Problems about extra_capsnets
Hello!
I downloaded the extra_capsnets.ipynb and try to run it.
In the Training part, no matter how many epochs it trained, the Val accuracy is always about 10%.
I failed to find why it doesn't work in training although I checked some instructions and the dataset.
I tried to change parameters like the batch_size to find the reason, and it also doesn't work.
I wonder why it happened and how I can restore it. Thank you very much!
Hi . I have run "extra_capsnets" and the is no problem and accuracy was about 99% did you used the original MNIST from tensorflow?
Hi . I have run "extra_capsnets" and the is no problem and accuracy was about 99% did you used the original MNIST from tensorflow?
Hi!em...you mean the original MNIST?
i just run these codes as the notebook originally wrote to load the MNIST
from tensorflow.examples.tutorials.mnist import input_data
mnist = input_data.read_data_sets("/tmp/data/")
and it is the MNIST load api in tensorflow. I also try to change the directory and it doesn't work.

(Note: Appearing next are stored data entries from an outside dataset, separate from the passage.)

## config.mk

```make
export PLATFORM = sky130hd
export DESIGN_NAME = intc_top
export DESIGN_NICKNAME = d
export VERILOG_FILES = /design/src/rtl/intc_pkg.sv /design/src/rtl/intc_wdecode.sv /design/src/rtl/intc_mask_reg.sv /design/src/rtl/intc_src_reg.sv /design/src/rtl/intc_top.sv
export SDC_FILE = /design/constraint.sdc
export NUM_CORES = 1
export LEC_CHECK = 0
export ABC_AREA = 0
export ABC_CLOCK_PERIOD_IN_PS = 2900
export BUFFER_PORTS_ARGS = -buffer_cell sky130_fd_sc_hd__buf_2
export CORE_UTILIZATION = 33
export DETAILED_ROUTE_END_ITERATION = 8
export GPL_TIMING_DRIVEN = 0
export HOLD_SLACK_MARGIN = 0.05
export PLACE_DENSITY = 0.58
export SYNTH_ARGS = -nofsm -noshare
export SYNTH_HDL_FRONTEND = slang
export SYNTH_SLANG_ARGS = --single-unit
```

## constraint.sdc

```tcl
create_clock -name clk -period 2.9 [get_ports clk]
set_input_delay 0.58 -clock clk [delete_from_list [all_inputs] [get_ports clk]]
set_output_delay 0.58 -clock clk [all_outputs]
set_load 0.01 [all_outputs]
```

## src/rtl/intc_pkg.sv

```systemverilog
package intc_pkg;

    localparam int WIN_BYTES = 256;
    localparam int OFF_W     = $clog2(WIN_BYTES);

    localparam logic [OFF_W-1:0] OFF_PEND_HI  = 8'h00;
    localparam logic [OFF_W-1:0] OFF_PEND_LO  = 8'h04;
    localparam logic [OFF_W-1:0] OFF_MASK_HI  = 8'h08;
    localparam logic [OFF_W-1:0] OFF_MASK_LO  = 8'h0C;
    localparam logic [OFF_W-1:0] OFF_FORCE_HI = 8'h10;
    localparam logic [OFF_W-1:0] OFF_FORCE_LO = 8'h14;
    localparam logic [OFF_W-1:0] OFF_MSET     = 8'h1C;
    localparam logic [OFF_W-1:0] OFF_MCLR     = 8'h1D;

    typedef enum logic [2:0] {
        SEL_NONE,
        SEL_MASK_HI,
        SEL_MASK_LO,
        SEL_FORCE_HI,
        SEL_FORCE_LO,
        SEL_MSET,
        SEL_MCLR
    } wsel_e;

    typedef struct packed {
        wsel_e sel;
        logic  bad;
    } wdec_t;

    // Map an offset and a size to a target register; flag illegal combinations.
    function automatic wdec_t decode_write(input logic [OFF_W-1:0] off, input logic word);
        wdec_t d;
        d.sel = SEL_NONE;
        d.bad = 1'b0;
        case (off)
            OFF_MASK_HI:  if (word) d.sel = SEL_MASK_HI;  else d.bad = 1'b1;
            OFF_MASK_LO:  if (word) d.sel = SEL_MASK_LO;  else d.bad = 1'b1;
            OFF_FORCE_HI: if (word) d.sel = SEL_FORCE_HI; else d.bad = 1'b1;
            OFF_FORCE_LO: if (word) d.sel = SEL_FORCE_LO; else d.bad = 1'b1;
            OFF_MSET:     if (!word) d.sel = SEL_MSET;    else d.bad = 1'b1;
            OFF_MCLR:     if (!word) d.sel = SEL_MCLR;    else d.bad = 1'b1;
            default:      d.bad = 1'b1;
        endcase
        return d;
    endfunction

endpackage

```

## src/rtl/intc_wdecode.sv

```systemverilog
module intc_wdecode
    import intc_pkg::*;
(
    input  logic             clk,
    input  logic             rst,
    input  logic             wr_en,
    input  logic             wr_word,
    input  logic [OFF_W-1:0] addr,
    output wsel_e            sel,
    output logic             err_q
);
    wdec_t dec;

    always_comb begin
        dec = decode_write(addr, wr_word);
        sel = wr_en ? dec.sel : SEL_NONE;
    end

    always_ff @(posedge clk) begin
        if (rst) err_q <= 1'b0;
        else     err_q <= wr_en & dec.bad;
    end
endmodule

```

## src/rtl/intc_mask_reg.sv

```systemverilog
module intc_mask_reg
    import intc_pkg::*;
#(
    parameter int N_SRC = 64
) (
    input  logic              clk,
    input  logic              rst,
    input  wsel_e             sel,
    input  logic [N_SRC/2-1:0] wdata,
    output logic [N_SRC-1:0]  mask_q
);
    localparam int HALF    = N_SRC / 2;
    localparam int IDX_W   = $clog2(N_SRC);
    localparam int ALL_POS = IDX_W;

    logic [IDX_W-1:0] idx;
    logic             all_bits;
    logic [N_SRC-1:0] hit;
    logic [N_SRC-1:0] mask_d;

    assign idx      = wdata[IDX_W-1:0];
    assign all_bits = wdata[ALL_POS];

    // One-hot select of the indexed source for single-bit edits.
    for (genvar i = 0; i < N_SRC; i++) begin : g_hit
        assign hit[i] = (idx == IDX_W'(i));
    end

    always_comb begin
        mask_d = mask_q;
        case (sel)
            SEL_MASK_HI: mask_d[N_SRC-1:HALF] = wdata;
            SEL_MASK_LO: mask_d[HALF-1:0]     = wdata;
            SEL_MSET:    mask_d = all_bits ? {N_SRC{1'b1}} : (mask_q | hit);
            SEL_MCLR:    mask_d = all_bits ? {N_SRC{1'b0}} : (mask_q & ~hit);
            default:     ;
        endcase
    end

    always_ff @(posedge clk) begin
        if (rst) mask_q <= {N_SRC{1'b1}};
        else     mask_q <= mask_d;
    end
endmodule

```

## src/rtl/intc_src_reg.sv

```systemverilog
module intc_src_reg
    import intc_pkg::*;
#(
    parameter int N_SRC = 64
) (
    input  logic               clk,
    input  logic               rst,
    input  logic [N_SRC-1:0]   src_i,
    input  wsel_e              sel,
    input  logic [N_SRC/2-1:0] wdata,
    output logic [N_SRC-1:0]   pend_q,
    output logic [N_SRC-1:0]   force_q
);
    localparam int HALF = N_SRC / 2;

    logic [N_SRC-1:0] force_d;

    always_comb begin
        force_d = force_q;
        case (sel)
            SEL_FORCE_HI: force_d[N_SRC-1:HALF] = wdata;
            SEL_FORCE_LO: force_d[HALF-1:0]     = wdata;
            default:      ;
        endcase
    end

    always_ff @(posedge clk) begin
        if (rst) begin
            pend_q  <= '0;
            force_q <= '0;
        end else begin
            pend_q  <= src_i | force_q;
            force_q <= force_d;
        end
    end
endmodule

```

## src/rtl/intc_top.sv

```systemverilog
module intc_top
    import intc_pkg::*;
#(
    parameter int N_SRC = 64
) (
    input  logic               clk,
    input  logic               rst,
    input  logic [N_SRC-1:0]   src_i,
    input  logic               wr_en,
    input  logic               wr_word,
    input  logic [OFF_W-1:0]   addr,
    input  logic [N_SRC/2-1:0] wdata,
    output logic [N_SRC/2-1:0] rdata,
    output logic               err,
    output logic               irq
);
    localparam int HALF = N_SRC / 2;

    wsel_e            sel;
    logic [N_SRC-1:0] mask_q;
    logic [N_SRC-1:0] pend_q;
    logic [N_SRC-1:0] force_q;

    intc_wdecode u_dec (
        .clk     (clk),
        .rst     (rst),
        .wr_en   (wr_en),
        .wr_word (wr_word),
        .addr    (addr),
        .sel     (sel),
        .err_q   (err)
    );

    intc_mask_reg #(.N_SRC(N_SRC)) u_mask (
        .clk    (clk),
        .rst    (rst),
        .sel    (sel),
        .wdata  (wdata),
        .mask_q (mask_q)
    );

    intc_src_reg #(.N_SRC(N_SRC)) u_src (
        .clk     (clk),
        .rst     (rst),
        .src_i   (src_i),
        .sel     (sel),
        .wdata   (wdata),
        .pend_q  (pend_q),
        .force_q (force_q)
    );

    always_comb begin
        case (addr)
            OFF_PEND_HI:  rdata = pend_q[N_SRC-1:HALF];
            OFF_PEND_LO:  rdata = pend_q[HALF-1:0];
            OFF_MASK_HI:  rdata = mask_q[N_SRC-1:HALF];
            OFF_MASK_LO:  rdata = mask_q[HALF-1:0];
            OFF_FORCE_HI: rdata = force_q[N_SRC-1:HALF];
            OFF_FORCE_LO: rdata = force_q[HALF-1:0];
            default:      rdata = '0;
        endcase
    end

    assign irq = |(pend_q & ~mask_q);
endmodule

```

## Word level (Yosys, flattened, before mapping)

Index checks and enable logic that the tools add are counted.

| cells by class | value |
|---|---|
| reduce and logical (&&, ||, !) cells | 7 |
| mux-type cells | 16 |
| eq/ne operators | 76 |
| bitwise gates (word level) | 7 |

Operator list:

| operator | count |
|---|---|
| == test 6 bit, second input constant | 32 |
| case mux 32 bit (3 select lines) | 2 |
| case mux 32 bit (6 select lines) | 1 |
| AND 64 bit | 2 |
| two-way mux 64 bit | 2 |
| NOT 64 bit | 2 |
| OR 64 bit | 2 |
| == test 6 x 5 -> 1 bit, second input constant | 16 |
| OR reduction 64 bit | 1 |
| == test 6 x 4 -> 1 bit, second input constant | 8 |
| == test 8 x 5 -> 1 bit, second input constant | 4 |
| == test 6 x 3 -> 1 bit, second input constant | 4 |
| case mux 3 bit (6 select lines) | 1 |
| == test 8 x 4 -> 1 bit, second input constant | 2 |
| == test 6 x 2 -> 1 bit, second input constant | 2 |
| two-way mux 3 bit | 4 |
| == test 3 bit, second input constant | 3 |
| == test 8 x 3 -> 1 bit, second input constant | 1 |
| zero test 8 bit | 1 |
| == test 3 x 2 -> 1 bit, second input constant | 2 |
| == test 6 x 1 -> 1 bit, second input constant | 1 |
| zero test 6 bit | 1 |
| nonzero test 3 bit | 2 |
| two-way mux 2 bit | 2 |
| other kinds (6) | 8 |

| word-level totals | value |
|---|---|
| register bits | 193 |
| output and inout bits | 34 |
| word-level logic and storage cells | 112 |
| input port bits | 108 |

## Longest topological paths before layout

| depth | value |
|---|---|
| depth after elaboration | 5 |
| mapped depth | 8 |
| gate-level depth less buffers | 5 |

## Modules after synthesis

From an unflattened synthesis, not the netlist that was laid out.

| unflattened totals | value |
|---|---|
| cells, all modules | 1341 |
| area total of the unflattened synthesis | 11011.8 µm² |

By module, submodules not included:

| module | area an instance (µm²) | instances | cells each |
|---|---|---|---|
| intc_mask_reg | 4705.8 | 1 | 629 |
| intc_src_reg | 4473.0 | 1 | 443 |
| intc_top | 1676.6 | 1 | 248 |
| intc_wdecode | 156.4 | 1 | 21 |

## Worst setup path after synthesis

Ideal clock, no wire load.

| timing | value |
|---|---|
| kind | input to output |
| from | input addr[2] |
| to | output rdata[1] |
| arrival | 2.162 ns |
| path slack | 0.158 ns |
| buffers on the path | 3 |
| stages on the path | 6 |
| path through | clkbuf_1 > buf_2 > buf_2 > mux4_2 > nand2_1 > o21ai_0 |

| on the way | value |
|---|---|
| longest elaborated chain between the ends | 2 |

RTL lines:

| what | line | text |
|---|---|---|
| from (decl) | intc_top.sv:11 | `input logic [OFF_W-1:0] addr,` |
| == test 8 x 5 -> 1 bit, or another cell as far along | intc_top.sv:53 | `case (addr)` |
| case mux 32 bit (6 select lines) (*) | intc_top.sv:53 |  |
| to (decl) | intc_top.sv:13 | `output logic [N_SRC/2-1:0] rdata,` |

Mark *: on every way between the ends. The rest lies on a longest branch, timed or not.

## Worst setup path after layout

| timing | value |
|---|---|
| from | input wdata[3] |
| to | register u_mask.mask_q[9] |

| on the way | value |
|---|---|
| longest elaborated chain between the ends | 5 |

RTL lines:

| what | line | text |
|---|---|---|
| from (decl) | intc_top.sv:12 | `input logic [N_SRC/2-1:0] wdata,` |
| == test 6 x 4 -> 1 bit (*) | intc_mask_reg.sv:26 | `assign hit[i] = (idx == IDX_W'(i));` |
| NOT 64 bit | intc_mask_reg.sv:35 | `SEL_MCLR: mask_d = all_bits ? {N_SRC{1'b0}} : (mask_q & ~hit);` |
| AND 64 bit | intc_mask_reg.sv:35 |  |
| two-way mux 64 bit | intc_mask_reg.sv:35 |  |
| case mux 32 bit (3 select lines) (*) | intc_mask_reg.sv:31 | `case (sel)` |
| to (signal assigned) | intc_mask_reg.sv:41 | `if (rst) mask_q <= {N_SRC{1'b1}};` |
| to (signal assigned) | intc_mask_reg.sv:42 | `else mask_q <= mask_d;` |
| to (decl) | intc_mask_reg.sv:10 | `output logic [N_SRC-1:0] mask_q` |

Marked as above.
A chain may end at the register's enable or synchronous reset.

==> impl_metrics.ini <==
[status]
status = finished, violations left
violations = setup timing

[yosys]
synth_edf_count = 0
yosysSeqAreaShare_pct = 37.7
yosys.cell_types.count = 56
syn_inst = 1179
yosys.area.top_type_share_pct = 37.7
async_flop_share_pct = 0
synth_commonest_cells = nor2_1, dfxtp_1, mux2i_1
synthesis.nets = 1287
syn_area_per_cell_um2 = 8.69
yosysWarningCount = 0
synth_top_cell_by_area = dfxtp_1
synth_seq_cells = 193
synth.most_common_cell = nor2_1
synth_ff_type = dfxtp_1
syn_area_um2 = 10200
synthTopCellsByArea = dfxtp_1, mux2i_1, nor2_1, mux4_2, a21oi_1

[layout]
final_util_pct = 39.7
syn_to_final_growth_pct = 18.5
drive_gt1_share_pct = 23.0
finish.instance_area_um2 = 12100
antenna_cells = 0
layout.nets = 1441

[power]
ir_worst_vdd_mv = 0.391
p_leak_nw = 5.26
power.density_nw_per_um2 = 479

[cts]
path_clk_slew_ns = 0.08
numCtsBuffers = 17
cts_sinks = 193
hold_buffers = 0
htreeDepth = 4
tritoncts = done
clockRootBuffer = clkbuf_16
clock_path_buffers = 2
clk_latency_ns = 0.46

[critical_path]
end_kind = flip-flop
worstSetupPathType = in2reg
cp_max_fo = 10
worst_ep_required_time_ns = 3.21
slowest_stage = nor4bb_1
r2r-end = u_mask.mask_q[6]
max_stage_delay_ns = 1.12
crit_start = wdata[3]
path_cells = clkbuf_1 -> clkbuf_1 -> nor4bb_1 -> a21oi_1 -> mux2_2 -> o21ai_0 -> a2bb2oi_1
reg2reg_slack_ns = 1.40
arrival_ns = 3.22
reg2reg_depth = 5
start_kind = input port
crit_top_cell = clkbuf_1
cp-endpoint = u_mask.mask_q[9]
r2r_start = u_mask.mask_q[6]

[global_routing]
grt_usage_pct = 27.2
grt_max_degree = 18
antenna_found_initial = 0
globalRoute.totalOverflow = 0
grt_pass1_vias = 9309
grt_pass1_wl_mm = 61.7

[run]
maxCapViolCount = 0

[timing]
fin_ws_ns = -0.00837
skew_ns = 0.0123
worst_pin_slew_ns = 1.36
finalMaxSlewViolations = 0
hold_viol_final = 0
maxSlewHeadroom_pct = 8.41
setup_viol = 1
min_period_over_period_pct = 100
period_needed_ns = 2.91
fmax_mhz = 344
fin_setup_tns_ns = -0.00837
rsz0062_at_grt = yes

[placement]
dp_hpwl_mm = 32.2
place_ws_ns = -1.07
place_area_um2 = 11400
gp_congestion = 1.04
portBuffers = 133

[floorplanning]
coreArea_um2 = 30600
rows = 64
die_x_um = 178
ios = 142
start_util_pct = 33.5
die_h_um = 178
dieArea_um2 = 31700

[detailed_routing]
dr.pass1.iters = 5
route.detailed.drc = 0
drt_wl_total_mm = 42.4
drt_iter0_drc = 823
via_count = 9710
detail_route.wl_per_cell_um = 24.4
viasPerCell = 5.57
ant_nets = 0

[worst_hold_path]
min_path_type = in2reg
what timing repair did:
item	4_1_cts	5_1_grt
endpoints found under the setup margin	43	32
gates resized for setup	32	16
setup buffers	4	0
pin swaps	3	1
cell usage in the layout, fill, tap and decap left out, drive strengths merged, types with 12 or more instances in the layout:
master   netlist  routed
dfxtp        193     193
nor2         234     234
a2bb2oi       26      26
nand2         37      37
a221oi        12      12
inv           67      69
o21ai         86      86
mux2i        128     128
mux4          32      32
buf           27     167
clkbuf        68      83
o22ai         20      20
mux2          31      31
or2           25      25
a21oi         99      99
where the power goes:
part	internal [mW]	total (mW)	switching, mW
registers	2.70	2.75	0.0490
logic	0.267	0.662	0.395
clock network	1.28	2.40	1.13
total	4.24	5.81	1.57
state kept, by name, indices dropped and copies added, names as in the netlist:
signal,count
u_src.force_q,64
u_dec.err_q,1
u_mask.mask_q,64
u_src.pend_q,64
cells by family after synthesis:
family	synth area share [%]
compound gates	16.8
buf+inv	6.32
flops	37.7
mux	23.0
simple gates	16.2
critical path: cells and delay by family:
kind | cells | cell delay, ns
compound gates | 3 | 0.42
buf+inv | 2 | 0.76
mux | 1 | 0.33
simple gates | 1 | 1.12
cell type report:
cell class	instances	area (um^2)
clock inverter	12	135
tap	396	495
buffer	93	469
clock buffer	20	437
sequential	193	3870
fill	3171	18500
timing repair buffer	137	708
inverter	67	251
multi-input combinational	824	5780
how the worst min path moves through the flow:
stage / startpoint / to / depth (start not counted)
finish: src_i[1] / u_src.pend_q[1] / 3
global placement: u_src.force_q[20] / u_src.pend_q[20] / 2
CTS: src_i[1] / u_src.pend_q[1] / 3
global route: src_i[14] / u_src.pend_q[14] / 3
floorplan: u_src.force_q[32] / u_src.pend_q[32] / 2
detailed placement: u_src.force_q[60] / u_src.pend_q[60] / 2
layer usage:
metal | track usage [%] | part of all wire [%] | vias to the layer above
met5 | 0 | 0 | -
met4 | 11.5 | 3.9 | 0
met3 | 5.46 | 6.5 | 79
met2 | 42.1 | 45 | 411
met1 | 36.7 | 45 | 4765
li1 | - | - | 4455
per-stage QoR:
step                      hold slack (ns)  cells  total power, mW
after floorplan                     0.458   1179             3.17
after CTS                           0.312   1742             5.82
after global placement              0.475   1708             3.45
after detailed placement            0.479   1708             3.45
final                               0.319   1742             5.81
after global routing                0.324   1742             5.99
No activity file was read; power rests on OpenSTA's default activity.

Now I just download this notebook and don't change anything, just run it, it shows:
I don't know why ... that's annoying :(
Hi @CCCCCaO ,
I could not reproduce the problem, I also get 99% accuracy.
Perhaps the problem is that there is some instability in the training algorithm, so sometimes it works, and sometimes it doesn't. To make sure it works, try using exactly the code in the Jupyter notebook, including the random seed.
Another possibility is if you're running the code on a GPU: some TensorFlow methods are not deterministic (see my video on this topic). In this case, I'm afraid you will need to try various hyperparameter tweaks, and perhaps changing the random seed, and hope for the best. Or just deactivate the GPU, just to see if that's the problem. You can do that by setting the NVIDIA_VISIBLE_DEVICES to an empty string.
Hope this helps.
Hi @CCCCCaO , I could not reproduce the problem, I also get 99% accuracy. Perhaps the problem is that there is some instability in the training algorithm, so sometimes it works, and sometimes it doesn't. To make sure it works, try using exactly the code in the Jupyter notebook, including the random seed. Another possibility is if you're running the code on a GPU: some TensorFlow methods are not deterministic (see my video on this topic). In this case, I'm afraid you will need to try various hyperparameter tweaks, and perhaps changing the random seed, and hope for the best. Or just deactivate the GPU, just to see if that's the problem. You can do that by setting the
NVIDIA_VISIBLE_DEVICESto an empty string. Hope this helps.
Yes,it was runned on a GPU and i found that the occupied video memory when training is abnormal. When i am using a GTX1060(6GB), the occupied VRM was about 4GB and when i run it in the lab's workstation using a RTX2080(8GB), the occupied VRM was about 6GB. Maybe the random seeds or some other problems happened? Thanks for your advice! I'll try to find out why.